The Court also considered the daughters’ circumstances. The older daughter was divorced and lived in California, and deposed that she had limited income and poor health. She sought a variation based on need. The younger daughter was married and lived in Ontario. Her husband held an MBA and was employed as a consultant. She had recently retired as a teacher and was receiving a pension. She and her husband had recently completed a 9 month vacation touching many parts of the world. Their children were adults, and were enrolled in or graduating from university.
The older daughter sought a variation in the amount of $450,000 or 30% (there was a disagreement on the value of the Estate) and the younger daughter sought a variation in the amount of $250,000.
Ultimately, the Court did grant a variation of the Will, in the amount of $75,000 to each daughter. This was based primarily on the following factors:
- The deceased married at age 70 and had his sons at ages 74 and 76. The widow did not pursue her career on a full-time basis in order that they could spend time together. They planned that she would be able to retire with the full benefit of his estate.
- The older daughter failed to provide sufficient evidence to establish need.
- The majority of the estate assets were acquired during the marriage to Dr. Blumes’ first wife, the mother of the adult daughters. Neither daughter received any bequest upon their mother’s death; it all passed to Dr. Blumes. The Court therefore awarded a modest amount to each daughter.
- The Court acceded to the sons’ request to adjourn the determination of their claim in the event that the Will was not varied. Although the Will was varied, the Court acceded to the request because the variation was so slight.

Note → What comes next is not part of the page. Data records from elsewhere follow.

Context: an optimization exercise on an open-source flow, tuned for small area. The choices shown serve that exercise and are no tape-out recipe.
Function was checked by simulation only, so behaviour that the tests miss may differ from the original.
Power figures rest on the tool's default switching activity, not on a simulated workload.

Design adc_avg, start of the top module:
module adc_avg (
  input  logic           clk,
  input  logic           rst,
  input  logic           s_valid,
  input  logic [2:0]     s_ch,
  input  logic [adc_pkg::DW-1:0]  s_data,
  input  logic           cfg_wr,
  input  logic [2:0]     cfg_log2,
  input  logic           rd_en,
  input  logic [2:0]     rd_addr,
  output logic [adc_pkg::DW-1:0]  rd_data,
  output logic [adc_pkg::NCH-1:0] new_flags,
  output logic [adc_pkg::NCH-1:0] ovr_flags,
  input  logic           clr_ovr
);
==> module adc_avg_shift, before the edit <==
module adc_avg_shift (
  input  logic [22:0] sum,
  input  logic [7:0]  oh,
  output logic [15:0] y
);
  always_comb begin
    y = '0;
    for (int k = 0; k < 8; k++) y = y | (sum[k +: 16] & {16{oh[k]}});
  end
endmodule
==> module adc_avg_add, before the edit <==
module adc_avg_add (
  input  logic [22:0] acc,
  input  logic [6:0]  cnt,
  input  logic [15:0] din,
  input  logic [6:0]  mask,
  input  logic        clr,
  output logic [22:0] sum,
  output logic        last,
  output logic [22:0] acc_nxt,
  output logic [6:0]  cnt_nxt
);
  logic flush;
  assign sum     = acc + {{7{din[15]}}, din};
  assign last    = &(cnt | ~mask);
  assign flush   = clr || last;
  assign acc_nxt = flush ? '0 : sum;
  assign cnt_nxt = flush ? '0 : cnt + 1'b1;
endmodule
==> module adc_avg, before the edit <==
module adc_avg (
  input  logic           clk,
  input  logic           rst,
  input  logic           s_valid,
  input  logic [2:0]     s_ch,
  input  logic [adc_pkg::DW-1:0]  s_data,
  input  logic           cfg_wr,
  input  logic [2:0]     cfg_log2,
  input  logic           rd_en,
  input  logic [2:0]     rd_addr,
  output logic [adc_pkg::DW-1:0]  rd_data,
  output logic [adc_pkg::NCH-1:0] new_flags,
  output logic [adc_pkg::NCH-1:0] ovr_flags,
  input  logic           clr_ovr
);
  localparam int NCH      = adc_pkg::NCH;
  localparam int DW       = adc_pkg::DW;
  localparam int ACCW     = adc_pkg::ACCW;
  localparam int LOG2_MAX = adc_pkg::LOG2_MAX;
  localparam int LOG2_RST = adc_pkg::LOG2_RST;
  localparam int SW       = ACCW + LOG2_MAX;
  logic [2:0]          log2_q;
  logic [ACCW-1:0]     acc [NCH];
  logic [LOG2_MAX-1:0] cnt [NCH];
  logic [DW-1:0]       res [NCH];
  always_ff @(posedge clk) begin
    if (rst) begin
      log2_q <= 3'(LOG2_RST);
    end else if (cfg_wr) begin
      log2_q <= cfg_log2;
    end
  end
  logic [NCH-1:0]      ch_oh, rd_oh, lg_oh;
  logic [NCH*SW-1:0]   st_all;
  logic [NCH*DW-1:0]   res_all;
  logic [SW-1:0]       st_sel;
  logic [DW-1:0]       rd_sel;
  logic [ACCW-1:0]     sum;
  logic                last;
  logic [ACCW-1:0]     acc_nxt;
  logic [LOG2_MAX-1:0] cnt_nxt;
  logic [LOG2_MAX-1:0] mask;
  logic [DW-1:0]       res_nxt;
  for (genvar i = 0; i < NCH; i++) begin : g_pack
    assign st_all[i*SW +: SW]  = {cnt[i], acc[i]};
    assign res_all[i*DW +: DW] = res[i];
  end
  assign mask = ~({LOG2_MAX{1'b1}} << log2_q);
  adc_avg_dec u_ch_dec (.en(1'b1), .a(s_ch),    .oh(ch_oh));
  adc_avg_dec u_rd_dec (.en(!rst), .a(rd_addr), .oh(rd_oh));
  adc_avg_dec u_lg_dec (.en(!rst), .a(log2_q),  .oh(lg_oh));
  adc_avg_aomux #(.W(SW)) u_st_mux (.d(st_all),  .oh(ch_oh), .y(st_sel));
  adc_avg_aomux #(.W(DW)) u_rd_mux (.d(res_all), .oh(rd_oh), .y(rd_sel));
  adc_avg_add u_add (
    .acc     (st_sel[ACCW-1:0]),
    .cnt     (st_sel[SW-1:ACCW]),
    .din     (s_data),
    .mask    (mask),
    .clr     (rst || cfg_wr),
    .sum     (sum),
    .last    (last),
    .acc_nxt (acc_nxt),
    .cnt_nxt (cnt_nxt)
  );
  adc_avg_shift u_shift (.sum(sum), .oh(lg_oh), .y(res_nxt));
  for (genvar i = 0; i < NCH; i++) begin : g_ch
    logic upd;
    assign upd = s_valid && !cfg_wr && ch_oh[i] && last;
    always_ff @(posedge clk) begin
      if (rst || cfg_wr || (s_valid && ch_oh[i])) begin
        acc[i] <= acc_nxt;
        cnt[i] <= cnt_nxt;
      end
    end
    always_ff @(posedge clk) begin
      if (rst || upd) begin
        res[i] <= res_nxt;
      end
    end
    always_ff @(posedge clk) begin
      if (rst) begin
        new_flags[i] <= 1'b0;
        ovr_flags[i] <= 1'b0;
      end else begin
        if (upd) begin
          new_flags[i] <= 1'b1;
        end else if (rd_en && rd_oh[i]) begin
          new_flags[i] <= 1'b0;
        end
        if (upd && new_flags[i] && !(rd_en && rd_oh[i])) begin
          ovr_flags[i] <= 1'b1;
        end else if (clr_ovr) begin
          ovr_flags[i] <= 1'b0;
        end
      end
    end
  end
  always_ff @(posedge clk) begin
    if (rst || rd_en) begin
      rd_data <= rd_sel;
    end
  end
endmodule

In the result, we see that the Court will recognize and respect the agreements made between spouses, particularly where the prospects of the widow were reduced in reliance on the agreement made.
The other interesting point of this decision is that it proceeded by way of summary trial (one based on written evidence, not live testimony of witnesses). This procedure is becoming more common for wills variation claims, and can often reduce the time necessary for the hearing of the trial (which in turn reduces legal costs).